Go through the lines below and copy any that hold the string "output".

Dataset excerpts

※

File: src/rtl/ff256_mult_vec_wb.sv
// rtl/ff256_mult_vec_wb.sv - Wishbone GF(2^8) vector multiplier with per-lane run-time constants.
// Optional interrupt output and CTRL[3] irq_en enabled by defining FF256_MV_IRQ_EN.
module ff256_mult_vec_wb #(
    parameter int         N_WORDS    = 2,
    parameter int         BUS_WIDTH  = 3,
    parameter int         DATA_WIDTH = 32,
    parameter int         BE_WIDTH   = 4,
    parameter logic [7:0] POLY       = 8'h1B
) (
    input  logic                  clk,
    input  logic                  reset,
    input  logic [BUS_WIDTH-1:0]  adr_i,
    input  logic [DATA_WIDTH-1:0] data_i,
    output logic [DATA_WIDTH-1:0] data_o,
    input  logic                  we_i,
    input  logic [BE_WIDTH-1:0]   sel_i,
    input  logic                  stb_i,
    output logic                  ack_o,
    input  logic                  cyc_i
`ifdef FF256_MV_IRQ_EN
    ,
    output logic                  irq_o
`endif
);
    localparam int LANES    = 4 * N_WORDS;
    localparam int CTRL_ADR = 3 * N_WORDS;

    typedef enum logic {IDLE, RUN} state_t;

    state_t                      state_q, state_d;
    logic [2:0]                  count_q, count_d;
    logic [N_WORDS-1:0][31:0]    a_q, a_d;
    logic [N_WORDS-1:0][31:0]    b_q, b_d;
    logic [N_WORDS-1:0][31:0]    r_q, r_d;
    logic [LANES-1:0][7:0]       acc_q, acc_d;
    logic                        done_q, done_d;
    logic                        ack_q, ack_d;
    logic [31:0]                 data_q, data_d;
`ifdef FF256_MV_IRQ_EN
    logic                        irq_en_q, irq_en_d;
    logic                        irq_q, irq_d;
`endif

    logic [LANES-1:0][7:0]       a_lanes, b_lanes;
    logic                        access, wr, busy, start, ctrl_hit, irq_en_rd;
    logic [31:0]                 adr_ext, rd_val;

    assign a_lanes = a_q;
    assign b_lanes = b_q;

    // One MSB-first Horner step: multiply accumulator by x, reduce, add B if the A bit is set.
    function automatic logic [7:0] gf_step(input logic [7:0] acc, input logic [7:0] b,
                                           input logic abit);
        return {acc[6:0], 1'b0} ^ (acc[7] ? POLY : 8'h00) ^ (abit ? b : 8'h00);
    endfunction

    always_comb begin
        state_d = state_q;
        count_d = count_q;
        a_d     = a_q;
        b_d     = b_q;
        r_d     = r_q;
        acc_d   = acc_q;
        done_d  = done_q;
        data_d  = data_q;
`ifdef FF256_MV_IRQ_EN
        irq_en_d  = irq_en_q;
        irq_en_rd = irq_en_q;
`else
        irq_en_rd = 1'b0;
`endif
        access   = cyc_i & stb_i & ~ack_q;
        wr       = access & we_i;
        busy     = (state_q == RUN);
        adr_ext  = 32'(adr_i);
        ctrl_hit = (adr_ext == 32'(CTRL_ADR));
        start    = wr & ctrl_hit & sel_i[0] & data_i[0] & ~busy;

        rd_val = 32'h0;
        for (int w = 0; w < N_WORDS; w++) begin
            if (adr_ext == 32'(w))             rd_val = a_q[w];
            if (adr_ext == 32'(N_WORDS + w))   rd_val = b_q[w];
            if (adr_ext == 32'(2*N_WORDS + w)) rd_val = r_q[w];
        end
        if (ctrl_hit) rd_val = {28'h0, irq_en_rd, done_q, busy, 1'b0};

        ack_d = access;
        if (access) data_d = rd_val;

        // Operands are frozen while the engine runs.
        if (wr && !busy) begin
            for (int w = 0; w < N_WORDS; w++) begin
                for (int bt = 0; bt < 4; bt++) begin
                    if (sel_i[bt] && adr_ext == 32'(w))
                        a_d[w][8*bt +: 8] = data_i[8*bt +: 8];
                    if (sel_i[bt] && adr_ext == 32'(N_WORDS + w))
                        b_d[w][8*bt +: 8] = data_i[8*bt +: 8];
                end
            end
        end

        if (wr && ctrl_hit && sel_i[0]) begin
            if (data_i[2]) done_d = 1'b0;
`ifdef FF256_MV_IRQ_EN
            irq_en_d = data_i[3];
`endif
        end

        case (state_q)
            IDLE: begin
                if (start) begin
                    state_d = RUN;
                    count_d = 3'd0;
                    acc_d   = '0;
                    done_d  = 1'b0;
                end
            end
            RUN: begin
                for (int k = 0; k < LANES; k++)
                    acc_d[k] = gf_step(acc_q[k], b_lanes[k], a_lanes[k][3'd7 - count_q]);
                count_d = count_q + 3'd1;
                if (count_q == 3'd7) begin
                    r_d     = acc_d;
                    done_d  = 1'b1;
                    state_d = IDLE;
                end
            end
            default: state_d = IDLE;
        endcase

`ifdef FF256_MV_IRQ_EN
        irq_d = done_d & irq_en_d;
`endif
    end

    always_ff @(posedge clk) begin
        if (reset) begin
            state_q  <= IDLE;
            count_q  <= 3'd0;
            a_q      <= '0;
            b_q      <= '0;
            r_q      <= '0;
            acc_q    <= '0;
            done_q   <= 1'b0;
            ack_q    <= 1'b0;
            data_q   <= 32'h0;
`ifdef FF256_MV_IRQ_EN
            irq_en_q <= 1'b0;
            irq_q    <= 1'b0;
`endif
        end else begin
            state_q  <= state_d;
            count_q  <= count_d;
            a_q      <= a_d;
            b_q      <= b_d;
            r_q      <= r_d;
            acc_q    <= acc_d;
            done_q   <= done_d;
            ack_q    <= ack_d;
            data_q   <= data_d;
`ifdef FF256_MV_IRQ_EN
            irq_en_q <= irq_en_d;
            irq_q    <= irq_d;
`endif
        end
    end

    assign data_o = data_q;
    assign ack_o  = ack_q;
`ifdef FF256_MV_IRQ_EN
    assign irq_o  = irq_q;
`endif

endmodule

※

→ ANSWER SECTION:
// Optional interrupt output and CTRL[3] irq_en enabled by defining FF256_MV_IRQ_EN.
    output logic [DATA_WIDTH-1:0] data_o,
    output logic                  ack_o,
    output logic                  irq_o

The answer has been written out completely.